Records for this task.
..............................
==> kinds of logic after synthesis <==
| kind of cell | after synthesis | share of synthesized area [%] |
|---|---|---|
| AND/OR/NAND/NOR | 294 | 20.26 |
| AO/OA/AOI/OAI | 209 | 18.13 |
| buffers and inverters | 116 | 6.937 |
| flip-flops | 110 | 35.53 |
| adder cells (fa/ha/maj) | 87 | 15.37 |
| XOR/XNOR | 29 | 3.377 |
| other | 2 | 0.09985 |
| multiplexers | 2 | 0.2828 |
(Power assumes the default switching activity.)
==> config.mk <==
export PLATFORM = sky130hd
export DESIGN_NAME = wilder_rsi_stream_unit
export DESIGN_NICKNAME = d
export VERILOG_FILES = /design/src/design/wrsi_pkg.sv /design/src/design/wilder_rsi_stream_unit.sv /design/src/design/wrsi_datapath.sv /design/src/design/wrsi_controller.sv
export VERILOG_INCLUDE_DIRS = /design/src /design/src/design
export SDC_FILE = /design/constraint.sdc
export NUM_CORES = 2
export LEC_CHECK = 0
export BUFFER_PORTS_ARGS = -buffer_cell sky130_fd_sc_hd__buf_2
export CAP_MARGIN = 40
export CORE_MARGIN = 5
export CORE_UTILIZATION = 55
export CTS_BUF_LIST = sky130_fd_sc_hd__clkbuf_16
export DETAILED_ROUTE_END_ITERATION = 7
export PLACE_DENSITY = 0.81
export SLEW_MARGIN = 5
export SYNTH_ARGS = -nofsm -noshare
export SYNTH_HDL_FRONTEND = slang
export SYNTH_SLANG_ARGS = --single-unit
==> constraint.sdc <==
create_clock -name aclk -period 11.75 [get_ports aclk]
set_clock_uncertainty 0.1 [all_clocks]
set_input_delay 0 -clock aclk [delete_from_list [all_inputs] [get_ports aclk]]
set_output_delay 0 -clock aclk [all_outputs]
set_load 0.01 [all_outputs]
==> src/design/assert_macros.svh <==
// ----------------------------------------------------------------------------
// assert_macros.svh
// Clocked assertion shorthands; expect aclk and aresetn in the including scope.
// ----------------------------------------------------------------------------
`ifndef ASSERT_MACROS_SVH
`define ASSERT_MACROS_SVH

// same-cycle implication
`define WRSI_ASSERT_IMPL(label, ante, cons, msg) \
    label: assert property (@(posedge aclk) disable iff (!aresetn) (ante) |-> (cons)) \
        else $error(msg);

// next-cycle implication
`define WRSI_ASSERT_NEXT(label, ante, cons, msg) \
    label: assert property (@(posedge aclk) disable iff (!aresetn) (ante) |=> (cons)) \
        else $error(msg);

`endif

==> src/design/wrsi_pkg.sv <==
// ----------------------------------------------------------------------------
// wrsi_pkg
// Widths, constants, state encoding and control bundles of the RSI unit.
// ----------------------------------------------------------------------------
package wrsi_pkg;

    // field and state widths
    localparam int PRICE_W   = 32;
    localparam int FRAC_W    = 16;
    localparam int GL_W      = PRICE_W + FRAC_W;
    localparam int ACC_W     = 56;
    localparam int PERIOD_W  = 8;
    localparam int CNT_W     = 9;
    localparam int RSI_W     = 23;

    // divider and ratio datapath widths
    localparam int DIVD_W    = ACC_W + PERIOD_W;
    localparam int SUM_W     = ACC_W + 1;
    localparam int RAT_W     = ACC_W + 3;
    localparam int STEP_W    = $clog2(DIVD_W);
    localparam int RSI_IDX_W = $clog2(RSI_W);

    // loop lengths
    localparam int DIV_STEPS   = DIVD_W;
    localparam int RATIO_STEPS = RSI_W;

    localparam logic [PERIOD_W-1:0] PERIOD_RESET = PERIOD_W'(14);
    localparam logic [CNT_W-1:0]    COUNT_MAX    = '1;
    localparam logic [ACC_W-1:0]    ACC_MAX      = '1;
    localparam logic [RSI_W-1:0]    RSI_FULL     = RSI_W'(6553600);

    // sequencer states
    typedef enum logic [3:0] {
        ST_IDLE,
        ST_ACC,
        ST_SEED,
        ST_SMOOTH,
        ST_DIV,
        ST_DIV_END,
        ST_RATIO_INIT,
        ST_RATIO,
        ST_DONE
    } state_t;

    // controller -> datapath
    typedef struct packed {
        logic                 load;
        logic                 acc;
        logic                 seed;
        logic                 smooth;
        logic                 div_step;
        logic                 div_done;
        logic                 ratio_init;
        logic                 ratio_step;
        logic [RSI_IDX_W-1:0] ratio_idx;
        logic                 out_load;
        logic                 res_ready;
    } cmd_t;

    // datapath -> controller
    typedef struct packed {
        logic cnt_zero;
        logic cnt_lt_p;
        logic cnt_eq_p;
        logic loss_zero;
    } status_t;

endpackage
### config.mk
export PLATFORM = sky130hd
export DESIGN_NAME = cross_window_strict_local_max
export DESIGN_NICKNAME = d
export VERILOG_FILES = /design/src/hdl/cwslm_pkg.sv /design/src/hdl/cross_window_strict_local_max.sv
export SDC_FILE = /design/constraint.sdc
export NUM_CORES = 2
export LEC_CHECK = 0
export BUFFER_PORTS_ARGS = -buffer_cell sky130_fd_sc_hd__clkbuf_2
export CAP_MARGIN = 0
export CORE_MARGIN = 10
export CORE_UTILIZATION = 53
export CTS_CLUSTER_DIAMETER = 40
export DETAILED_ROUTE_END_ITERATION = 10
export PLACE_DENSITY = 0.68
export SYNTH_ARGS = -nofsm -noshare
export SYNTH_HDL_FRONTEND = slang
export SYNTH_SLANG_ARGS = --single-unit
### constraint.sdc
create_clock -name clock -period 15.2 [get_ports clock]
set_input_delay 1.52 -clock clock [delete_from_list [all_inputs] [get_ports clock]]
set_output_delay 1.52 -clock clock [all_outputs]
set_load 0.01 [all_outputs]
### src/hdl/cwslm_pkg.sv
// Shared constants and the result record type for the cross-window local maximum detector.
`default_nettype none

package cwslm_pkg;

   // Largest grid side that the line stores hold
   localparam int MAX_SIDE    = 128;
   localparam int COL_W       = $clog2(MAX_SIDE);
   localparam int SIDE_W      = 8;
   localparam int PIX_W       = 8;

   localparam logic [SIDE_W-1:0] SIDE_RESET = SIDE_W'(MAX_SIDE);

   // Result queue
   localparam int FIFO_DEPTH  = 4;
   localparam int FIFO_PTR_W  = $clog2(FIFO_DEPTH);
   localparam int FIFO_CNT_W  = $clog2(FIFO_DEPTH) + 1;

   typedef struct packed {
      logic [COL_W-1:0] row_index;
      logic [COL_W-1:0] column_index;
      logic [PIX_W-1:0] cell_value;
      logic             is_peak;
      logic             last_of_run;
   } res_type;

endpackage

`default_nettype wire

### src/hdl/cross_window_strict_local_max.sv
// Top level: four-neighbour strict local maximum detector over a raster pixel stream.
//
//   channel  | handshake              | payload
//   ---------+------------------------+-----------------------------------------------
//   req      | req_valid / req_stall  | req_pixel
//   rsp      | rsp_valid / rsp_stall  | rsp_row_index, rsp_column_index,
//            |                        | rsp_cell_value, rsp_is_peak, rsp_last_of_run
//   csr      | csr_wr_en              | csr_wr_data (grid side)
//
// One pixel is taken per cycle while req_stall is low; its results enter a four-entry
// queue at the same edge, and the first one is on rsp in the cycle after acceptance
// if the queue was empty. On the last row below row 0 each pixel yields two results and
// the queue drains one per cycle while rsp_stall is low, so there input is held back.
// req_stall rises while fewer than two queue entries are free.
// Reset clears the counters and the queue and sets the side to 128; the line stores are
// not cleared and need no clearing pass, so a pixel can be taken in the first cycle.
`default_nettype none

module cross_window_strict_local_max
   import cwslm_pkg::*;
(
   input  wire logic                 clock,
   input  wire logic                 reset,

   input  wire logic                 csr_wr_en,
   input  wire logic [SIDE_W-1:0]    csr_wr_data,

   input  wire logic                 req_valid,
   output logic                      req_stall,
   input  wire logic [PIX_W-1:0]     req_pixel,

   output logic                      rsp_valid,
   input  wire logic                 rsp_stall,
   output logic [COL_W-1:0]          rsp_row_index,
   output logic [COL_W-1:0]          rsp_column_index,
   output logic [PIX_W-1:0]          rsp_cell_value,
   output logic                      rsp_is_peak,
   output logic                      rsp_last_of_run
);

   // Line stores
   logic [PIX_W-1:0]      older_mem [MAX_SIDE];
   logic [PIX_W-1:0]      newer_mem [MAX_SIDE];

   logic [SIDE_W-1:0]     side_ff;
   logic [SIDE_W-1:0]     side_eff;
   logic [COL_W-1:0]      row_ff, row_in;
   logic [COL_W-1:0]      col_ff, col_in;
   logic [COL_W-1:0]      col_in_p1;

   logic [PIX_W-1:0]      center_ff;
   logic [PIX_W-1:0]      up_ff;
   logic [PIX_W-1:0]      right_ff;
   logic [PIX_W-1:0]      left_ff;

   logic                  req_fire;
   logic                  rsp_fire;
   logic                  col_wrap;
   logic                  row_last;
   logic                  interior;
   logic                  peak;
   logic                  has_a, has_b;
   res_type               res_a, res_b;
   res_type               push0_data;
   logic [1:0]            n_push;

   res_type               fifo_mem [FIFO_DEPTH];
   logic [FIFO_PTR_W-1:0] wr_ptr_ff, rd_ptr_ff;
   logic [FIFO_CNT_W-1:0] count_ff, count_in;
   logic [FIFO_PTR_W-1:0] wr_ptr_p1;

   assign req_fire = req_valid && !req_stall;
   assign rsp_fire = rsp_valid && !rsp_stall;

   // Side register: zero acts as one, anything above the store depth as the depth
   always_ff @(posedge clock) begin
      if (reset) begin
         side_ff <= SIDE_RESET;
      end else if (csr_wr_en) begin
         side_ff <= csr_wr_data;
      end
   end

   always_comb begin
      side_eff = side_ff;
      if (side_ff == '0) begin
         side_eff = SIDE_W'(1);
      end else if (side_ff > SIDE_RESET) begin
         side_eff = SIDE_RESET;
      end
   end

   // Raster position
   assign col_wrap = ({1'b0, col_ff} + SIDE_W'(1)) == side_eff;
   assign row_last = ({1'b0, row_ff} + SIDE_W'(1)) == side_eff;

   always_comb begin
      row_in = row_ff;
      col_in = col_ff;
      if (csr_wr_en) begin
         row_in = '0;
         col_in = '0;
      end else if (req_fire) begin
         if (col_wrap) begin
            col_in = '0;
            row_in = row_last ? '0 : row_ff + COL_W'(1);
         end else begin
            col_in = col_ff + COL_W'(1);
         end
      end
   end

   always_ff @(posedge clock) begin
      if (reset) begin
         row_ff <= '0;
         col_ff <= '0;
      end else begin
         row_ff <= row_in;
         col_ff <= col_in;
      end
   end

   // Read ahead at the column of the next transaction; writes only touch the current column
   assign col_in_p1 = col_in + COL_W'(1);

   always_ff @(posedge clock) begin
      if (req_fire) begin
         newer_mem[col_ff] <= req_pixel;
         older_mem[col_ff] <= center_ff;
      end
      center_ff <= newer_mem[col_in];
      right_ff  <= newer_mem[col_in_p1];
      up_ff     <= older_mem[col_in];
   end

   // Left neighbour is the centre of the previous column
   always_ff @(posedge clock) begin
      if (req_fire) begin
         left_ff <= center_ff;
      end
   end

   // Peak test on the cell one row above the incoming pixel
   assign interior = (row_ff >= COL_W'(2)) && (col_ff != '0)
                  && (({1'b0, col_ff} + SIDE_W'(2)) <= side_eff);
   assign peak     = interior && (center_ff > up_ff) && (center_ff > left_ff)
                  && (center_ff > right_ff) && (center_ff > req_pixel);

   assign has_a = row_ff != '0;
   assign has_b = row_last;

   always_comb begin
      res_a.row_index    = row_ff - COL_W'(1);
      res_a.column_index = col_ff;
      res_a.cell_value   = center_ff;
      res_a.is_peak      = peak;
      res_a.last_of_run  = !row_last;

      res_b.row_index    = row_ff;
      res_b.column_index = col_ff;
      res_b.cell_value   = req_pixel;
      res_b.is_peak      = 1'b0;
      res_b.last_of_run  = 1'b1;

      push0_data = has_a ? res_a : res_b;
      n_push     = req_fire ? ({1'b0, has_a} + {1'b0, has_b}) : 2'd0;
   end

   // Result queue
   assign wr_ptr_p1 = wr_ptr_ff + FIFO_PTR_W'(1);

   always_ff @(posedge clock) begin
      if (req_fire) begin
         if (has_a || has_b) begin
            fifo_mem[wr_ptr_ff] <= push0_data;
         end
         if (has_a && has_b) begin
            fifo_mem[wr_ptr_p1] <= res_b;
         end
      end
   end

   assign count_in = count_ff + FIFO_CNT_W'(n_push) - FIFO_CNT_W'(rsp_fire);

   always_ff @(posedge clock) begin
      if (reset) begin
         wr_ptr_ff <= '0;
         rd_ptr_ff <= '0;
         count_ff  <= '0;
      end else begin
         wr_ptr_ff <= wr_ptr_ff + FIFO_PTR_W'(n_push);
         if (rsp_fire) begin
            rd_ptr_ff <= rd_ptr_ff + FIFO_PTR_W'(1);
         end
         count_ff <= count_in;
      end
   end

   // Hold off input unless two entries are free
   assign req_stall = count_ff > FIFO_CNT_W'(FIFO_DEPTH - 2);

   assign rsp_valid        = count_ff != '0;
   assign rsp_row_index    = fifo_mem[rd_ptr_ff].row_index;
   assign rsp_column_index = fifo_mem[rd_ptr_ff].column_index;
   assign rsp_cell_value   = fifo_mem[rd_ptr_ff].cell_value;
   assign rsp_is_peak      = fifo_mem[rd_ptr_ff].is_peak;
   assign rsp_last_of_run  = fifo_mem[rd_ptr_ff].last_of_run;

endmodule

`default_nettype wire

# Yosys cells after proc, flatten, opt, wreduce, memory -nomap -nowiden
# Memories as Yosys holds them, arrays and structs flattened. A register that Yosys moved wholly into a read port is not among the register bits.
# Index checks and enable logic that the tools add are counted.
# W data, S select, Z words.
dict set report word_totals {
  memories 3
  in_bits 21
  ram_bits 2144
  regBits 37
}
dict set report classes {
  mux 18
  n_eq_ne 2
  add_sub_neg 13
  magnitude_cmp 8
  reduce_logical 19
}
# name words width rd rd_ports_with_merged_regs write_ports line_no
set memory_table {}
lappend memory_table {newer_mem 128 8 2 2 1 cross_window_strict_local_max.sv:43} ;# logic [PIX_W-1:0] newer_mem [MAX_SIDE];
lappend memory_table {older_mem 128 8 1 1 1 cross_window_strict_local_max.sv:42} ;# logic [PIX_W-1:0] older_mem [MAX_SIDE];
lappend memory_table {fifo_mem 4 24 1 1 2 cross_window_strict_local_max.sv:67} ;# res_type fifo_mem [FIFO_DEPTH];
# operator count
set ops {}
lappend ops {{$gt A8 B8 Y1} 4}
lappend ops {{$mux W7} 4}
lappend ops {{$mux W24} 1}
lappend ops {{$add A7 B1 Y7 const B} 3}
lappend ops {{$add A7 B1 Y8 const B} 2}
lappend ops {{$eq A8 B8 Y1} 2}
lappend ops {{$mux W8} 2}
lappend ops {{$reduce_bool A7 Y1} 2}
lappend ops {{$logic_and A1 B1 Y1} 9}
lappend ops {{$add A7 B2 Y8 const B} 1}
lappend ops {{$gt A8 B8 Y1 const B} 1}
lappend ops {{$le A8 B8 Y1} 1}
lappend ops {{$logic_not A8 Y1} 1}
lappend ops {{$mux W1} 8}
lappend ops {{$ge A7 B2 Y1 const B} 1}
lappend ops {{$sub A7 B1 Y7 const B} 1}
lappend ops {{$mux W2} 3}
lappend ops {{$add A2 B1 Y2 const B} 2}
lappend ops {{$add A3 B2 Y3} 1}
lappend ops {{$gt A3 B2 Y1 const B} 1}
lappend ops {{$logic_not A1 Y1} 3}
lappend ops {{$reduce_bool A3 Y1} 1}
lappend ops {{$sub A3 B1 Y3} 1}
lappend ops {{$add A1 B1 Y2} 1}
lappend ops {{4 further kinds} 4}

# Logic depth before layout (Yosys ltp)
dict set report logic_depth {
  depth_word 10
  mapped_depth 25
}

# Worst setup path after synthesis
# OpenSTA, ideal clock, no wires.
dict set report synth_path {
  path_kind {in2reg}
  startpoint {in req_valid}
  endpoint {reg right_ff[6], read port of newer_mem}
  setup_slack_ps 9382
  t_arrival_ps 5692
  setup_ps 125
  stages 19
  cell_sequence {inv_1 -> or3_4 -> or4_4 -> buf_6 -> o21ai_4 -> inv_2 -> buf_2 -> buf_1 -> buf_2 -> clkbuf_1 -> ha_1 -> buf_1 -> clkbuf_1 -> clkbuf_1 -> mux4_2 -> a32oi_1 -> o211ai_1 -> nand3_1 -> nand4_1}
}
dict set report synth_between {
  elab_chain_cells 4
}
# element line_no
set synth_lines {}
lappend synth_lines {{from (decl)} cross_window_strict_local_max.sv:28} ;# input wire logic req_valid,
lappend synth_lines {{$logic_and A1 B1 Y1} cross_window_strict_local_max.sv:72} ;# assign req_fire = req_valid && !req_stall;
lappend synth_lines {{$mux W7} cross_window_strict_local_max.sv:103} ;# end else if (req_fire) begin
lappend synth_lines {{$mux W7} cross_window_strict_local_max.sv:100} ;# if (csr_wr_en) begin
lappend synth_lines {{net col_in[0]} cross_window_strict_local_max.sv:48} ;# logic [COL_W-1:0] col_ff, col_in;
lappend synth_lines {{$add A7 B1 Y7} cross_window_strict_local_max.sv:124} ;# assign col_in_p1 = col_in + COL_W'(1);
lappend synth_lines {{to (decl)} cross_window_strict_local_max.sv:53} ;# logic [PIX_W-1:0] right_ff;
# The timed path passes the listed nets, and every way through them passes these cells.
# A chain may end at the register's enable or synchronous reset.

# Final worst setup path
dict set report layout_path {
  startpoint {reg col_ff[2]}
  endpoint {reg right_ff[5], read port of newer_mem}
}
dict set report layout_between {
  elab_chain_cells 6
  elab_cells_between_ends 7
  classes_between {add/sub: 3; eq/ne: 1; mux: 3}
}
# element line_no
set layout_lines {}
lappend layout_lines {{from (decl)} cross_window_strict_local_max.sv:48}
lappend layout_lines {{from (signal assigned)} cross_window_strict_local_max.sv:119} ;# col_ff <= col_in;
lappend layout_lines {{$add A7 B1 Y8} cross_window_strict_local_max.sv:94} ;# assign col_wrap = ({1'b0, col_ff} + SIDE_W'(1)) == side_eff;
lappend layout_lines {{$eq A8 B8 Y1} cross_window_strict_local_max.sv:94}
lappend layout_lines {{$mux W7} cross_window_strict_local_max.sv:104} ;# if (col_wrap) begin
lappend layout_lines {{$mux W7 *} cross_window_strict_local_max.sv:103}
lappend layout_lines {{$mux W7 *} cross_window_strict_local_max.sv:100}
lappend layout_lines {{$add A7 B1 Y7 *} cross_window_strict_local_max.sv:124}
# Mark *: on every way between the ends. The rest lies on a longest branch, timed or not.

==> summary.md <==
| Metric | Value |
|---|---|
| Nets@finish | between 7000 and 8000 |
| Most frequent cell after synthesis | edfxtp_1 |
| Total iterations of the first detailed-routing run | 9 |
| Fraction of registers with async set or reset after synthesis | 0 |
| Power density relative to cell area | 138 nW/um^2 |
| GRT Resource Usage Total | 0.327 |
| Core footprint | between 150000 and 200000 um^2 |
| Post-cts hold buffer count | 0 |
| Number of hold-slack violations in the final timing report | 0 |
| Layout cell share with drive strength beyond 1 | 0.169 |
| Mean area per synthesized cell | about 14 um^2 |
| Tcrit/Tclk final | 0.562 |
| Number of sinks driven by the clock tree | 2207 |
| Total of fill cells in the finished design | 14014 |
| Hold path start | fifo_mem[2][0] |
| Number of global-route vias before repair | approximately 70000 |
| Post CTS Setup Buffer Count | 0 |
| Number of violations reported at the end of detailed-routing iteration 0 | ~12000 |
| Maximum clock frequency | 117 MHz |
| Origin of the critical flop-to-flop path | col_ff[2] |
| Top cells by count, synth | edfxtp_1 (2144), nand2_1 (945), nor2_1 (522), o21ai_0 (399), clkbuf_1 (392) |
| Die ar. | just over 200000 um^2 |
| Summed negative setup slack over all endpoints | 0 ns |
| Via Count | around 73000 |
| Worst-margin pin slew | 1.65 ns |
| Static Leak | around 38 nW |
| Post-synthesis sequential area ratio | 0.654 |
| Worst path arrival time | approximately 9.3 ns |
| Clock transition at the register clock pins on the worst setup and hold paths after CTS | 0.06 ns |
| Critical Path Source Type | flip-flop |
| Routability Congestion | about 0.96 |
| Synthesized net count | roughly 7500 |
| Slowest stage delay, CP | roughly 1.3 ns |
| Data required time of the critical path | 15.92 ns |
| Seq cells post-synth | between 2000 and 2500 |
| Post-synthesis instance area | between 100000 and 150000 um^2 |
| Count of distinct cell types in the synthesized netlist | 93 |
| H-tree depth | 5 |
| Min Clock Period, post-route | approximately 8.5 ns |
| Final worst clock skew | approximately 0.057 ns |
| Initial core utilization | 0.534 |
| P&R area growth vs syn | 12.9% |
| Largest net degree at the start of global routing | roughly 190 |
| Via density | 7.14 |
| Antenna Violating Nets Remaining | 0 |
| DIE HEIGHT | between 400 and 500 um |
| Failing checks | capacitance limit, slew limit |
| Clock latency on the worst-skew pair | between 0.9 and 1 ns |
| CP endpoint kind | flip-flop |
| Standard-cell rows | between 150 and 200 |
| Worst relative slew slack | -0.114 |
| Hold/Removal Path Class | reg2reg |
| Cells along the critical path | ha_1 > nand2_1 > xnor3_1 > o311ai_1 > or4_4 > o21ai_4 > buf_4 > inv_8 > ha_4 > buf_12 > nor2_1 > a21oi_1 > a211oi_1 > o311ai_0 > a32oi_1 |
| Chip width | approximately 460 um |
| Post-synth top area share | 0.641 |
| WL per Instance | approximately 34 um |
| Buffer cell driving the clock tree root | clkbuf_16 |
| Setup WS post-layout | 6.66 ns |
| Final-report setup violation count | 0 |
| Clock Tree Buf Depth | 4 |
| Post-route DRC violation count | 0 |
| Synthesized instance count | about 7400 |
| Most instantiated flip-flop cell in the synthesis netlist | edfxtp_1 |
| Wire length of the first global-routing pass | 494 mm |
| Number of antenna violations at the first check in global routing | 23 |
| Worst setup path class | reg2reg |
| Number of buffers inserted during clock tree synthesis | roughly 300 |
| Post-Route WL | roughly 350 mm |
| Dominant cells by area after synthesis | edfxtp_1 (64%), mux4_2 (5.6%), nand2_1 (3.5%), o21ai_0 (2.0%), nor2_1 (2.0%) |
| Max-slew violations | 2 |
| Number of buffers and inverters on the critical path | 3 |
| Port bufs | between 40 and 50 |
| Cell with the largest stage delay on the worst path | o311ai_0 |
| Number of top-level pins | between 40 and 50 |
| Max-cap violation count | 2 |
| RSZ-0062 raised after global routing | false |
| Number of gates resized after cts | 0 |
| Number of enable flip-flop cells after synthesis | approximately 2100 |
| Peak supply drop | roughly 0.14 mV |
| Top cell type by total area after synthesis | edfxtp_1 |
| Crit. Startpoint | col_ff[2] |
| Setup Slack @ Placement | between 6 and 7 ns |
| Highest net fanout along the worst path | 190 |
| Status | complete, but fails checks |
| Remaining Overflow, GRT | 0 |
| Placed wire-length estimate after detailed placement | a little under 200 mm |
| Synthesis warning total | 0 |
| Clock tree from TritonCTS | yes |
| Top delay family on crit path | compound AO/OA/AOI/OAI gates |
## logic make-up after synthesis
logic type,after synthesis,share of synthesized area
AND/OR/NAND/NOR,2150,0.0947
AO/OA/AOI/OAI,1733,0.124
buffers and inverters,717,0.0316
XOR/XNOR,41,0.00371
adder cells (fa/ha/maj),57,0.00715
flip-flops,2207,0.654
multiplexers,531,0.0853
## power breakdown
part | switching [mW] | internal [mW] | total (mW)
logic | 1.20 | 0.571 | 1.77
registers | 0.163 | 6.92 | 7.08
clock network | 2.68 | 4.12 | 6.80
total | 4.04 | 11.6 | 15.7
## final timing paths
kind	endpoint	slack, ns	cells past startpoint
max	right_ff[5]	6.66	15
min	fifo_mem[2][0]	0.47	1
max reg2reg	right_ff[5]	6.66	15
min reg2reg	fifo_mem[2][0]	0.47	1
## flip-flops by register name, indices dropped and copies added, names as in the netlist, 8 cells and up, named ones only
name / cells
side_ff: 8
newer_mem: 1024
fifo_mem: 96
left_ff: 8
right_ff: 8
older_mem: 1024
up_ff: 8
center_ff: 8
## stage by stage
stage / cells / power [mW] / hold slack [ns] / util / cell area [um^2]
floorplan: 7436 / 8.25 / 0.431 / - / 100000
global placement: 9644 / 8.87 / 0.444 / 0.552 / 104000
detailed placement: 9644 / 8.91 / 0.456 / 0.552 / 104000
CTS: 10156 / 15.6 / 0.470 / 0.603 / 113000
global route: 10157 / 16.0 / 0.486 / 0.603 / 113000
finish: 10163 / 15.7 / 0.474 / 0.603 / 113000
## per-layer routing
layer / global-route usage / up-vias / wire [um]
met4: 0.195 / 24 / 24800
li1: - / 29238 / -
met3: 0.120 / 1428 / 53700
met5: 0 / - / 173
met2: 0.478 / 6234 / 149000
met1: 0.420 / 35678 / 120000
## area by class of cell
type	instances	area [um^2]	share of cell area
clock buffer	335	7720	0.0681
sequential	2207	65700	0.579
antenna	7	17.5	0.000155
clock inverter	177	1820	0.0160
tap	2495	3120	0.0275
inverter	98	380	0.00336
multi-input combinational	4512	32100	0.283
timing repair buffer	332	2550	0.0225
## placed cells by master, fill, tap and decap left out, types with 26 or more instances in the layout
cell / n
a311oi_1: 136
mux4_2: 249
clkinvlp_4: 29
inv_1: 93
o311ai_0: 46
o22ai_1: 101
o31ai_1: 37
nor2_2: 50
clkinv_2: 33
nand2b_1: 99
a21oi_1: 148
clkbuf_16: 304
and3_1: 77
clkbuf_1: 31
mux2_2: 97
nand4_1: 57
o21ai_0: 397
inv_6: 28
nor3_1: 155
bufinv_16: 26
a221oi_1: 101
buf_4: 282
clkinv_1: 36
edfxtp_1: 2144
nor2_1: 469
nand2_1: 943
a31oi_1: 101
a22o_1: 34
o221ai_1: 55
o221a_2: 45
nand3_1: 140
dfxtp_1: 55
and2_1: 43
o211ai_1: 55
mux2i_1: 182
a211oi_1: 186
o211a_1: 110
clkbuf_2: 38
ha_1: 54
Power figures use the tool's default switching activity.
..............................
What to work on.
Search the records above for "only". Copy each line where it is found.

Task output.
   // Read ahead at the column of the next transaction; writes only touch the current column
## flip-flops by register name, indices dropped and copies added, names as in the netlist, 8 cells and up, named ones only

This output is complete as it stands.